There was a great deal of talk about the number of Catholics he was appointing to important posts, and when he issued the Declaration for Liberty of Conscience, this was seen as a scheme to establish Papal Supremacy in England.
It was discussed over meals. There would be Thomas Willerby, Gregory and my father all earnestly asking themselves and each other what the outcome would be. Robert Frinton sometimes joined them, and although he came of a Catholic family and would have welcomed freedom for all opinions, he could see that Catholicism would never be accepted in England, for the people had sternly set their faces against it since the reign of Bloody Mary. They still remembered the Smithfield fires when so many Protestants had been burned at the stake. It had happened more than a hundred years before, but the memory remained.

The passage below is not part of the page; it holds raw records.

### src/rtl/gpio_mux_port.sv
module gpio_mux_port
  import gpio_mux_pkg::*;
#(
  parameter int W          = 8,
  parameter int SYNC_DEPTH = 2
) (
  input  logic              clk,
  input  logic              rst_n,
  input  logic              bus_we,
  input  logic [ADDR_W-1:0] bus_addr,
  input  logic [W-1:0]      bus_wdata,
  output logic [W-1:0]      bus_rdata,
  input  logic              stop_wake_en,
  input  logic [W-1:0]      pad_in,
  output logic [W-1:0]      pad_oe,
  output logic [W-1:0]      pad_out,
  output logic [W-1:0]      ana_sel,
  output logic [W-1:0]      wake_en,
  output logic [W-1:0]      wake_lvl
);

  logic [W-1:0] dir_q, kind_q, latch_q;
  logic [W-1:0] oe_w, ana_w, dig_w, wen_w;
  logic [W-1:0] pad_gated, pad_sync, data_view;

  gpio_regs #(.W(W)) u_regs (
    .clk     (clk),
    .rst_n   (rst_n),
    .we      (bus_we),
    .addr    (bus_addr),
    .wdata   (bus_wdata),
    .dir_q   (dir_q),
    .kind_q  (kind_q),
    .latch_q (latch_q)
  );

  gpio_pin_decode #(.W(W)) u_dec (
    .dir_q     (dir_q),
    .kind_q    (kind_q),
    .stop_wake (stop_wake_en),
    .oe        (oe_w),
    .ana       (ana_w),
    .dig_in    (dig_w),
    .wen       (wen_w)
  );

  // The digital input buffer is shut off on analog pins.
  assign pad_gated = pad_in & ~ana_w;

  gpio_in_sync #(.W(W), .STAGES(SYNC_DEPTH)) u_sync (
    .clk   (clk),
    .rst_n (rst_n),
    .d     (pad_gated),
    .q     (pad_sync)
  );

  for (genvar b = 0; b < W; b++) begin : g_view
    always_comb begin
      if (oe_w[b])       data_view[b] = latch_q[b];
      else if (dig_w[b]) data_view[b] = pad_sync[b];
      else               data_view[b] = 1'b0;
    end
  end

  always_comb begin
    unique case (reg_sel_e'(bus_addr))
      REG_LATCH: bus_rdata = data_view;
      REG_DIR:   bus_rdata = dir_q;
      REG_KIND:  bus_rdata = kind_q;
      default:   bus_rdata = '0;
    endcase
  end

  assign pad_oe   = oe_w;
  assign pad_out  = latch_q & oe_w;
  assign ana_sel  = ana_w;
  assign wake_en  = wen_w;
  assign wake_lvl = pad_sync & dig_w & wen_w;

endmodule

The King should have seen disaster approaching, but blithely he pursued the course, turning his face away from the will of the people; and when the seven bishops, who refused to accept the declaration, were arrested and taken to the Tower, there was a general murmuring throughout the country.
On the day of the trial my mother implored my father not to go to London, and to please her he desisted; but it was against his nature. He was born to fight and to fight recklessly. One would have thought his experiences in the Monmouth Rebellion would have taught him a lesson; but he was the sort of man who would never learn from that kind of experience. When he supported a cause, he did so wholeheartedly.
Everyone now knows the outcome of the trial, how the verdict was not guilty, and how those in court cheered until they were hoarse, how the people waited in the streets to welcome the seven bishops, how the whole of London was en fete.
Foolish James, he should have known; but so much did he believe in his right to the throne that he could not conceive that it could be taken away from him. The Queen had just given him a son, and the country must surely be delighted with a male heir, but a baby could not save him now.
I was getting anxious about Leigh at this point because there was so much talk about William of Orange and his wife Mary, and there were hints that they were to be invited to England to take the throne. It was three years since James had been crowned, and in that short time his actions had brought him to this state. There could not be a more unpopular man in the country than its King.
“The trouble with him is,” said my father, “that he is not content to be a Catholic—which the country might have accepted. He wants to be a Catholic reigning over a Catholic country. I know that certain ministers have been in touch with William.”
“As long as they don’t start fighting,” said my mother, “I don’t care what King we have.”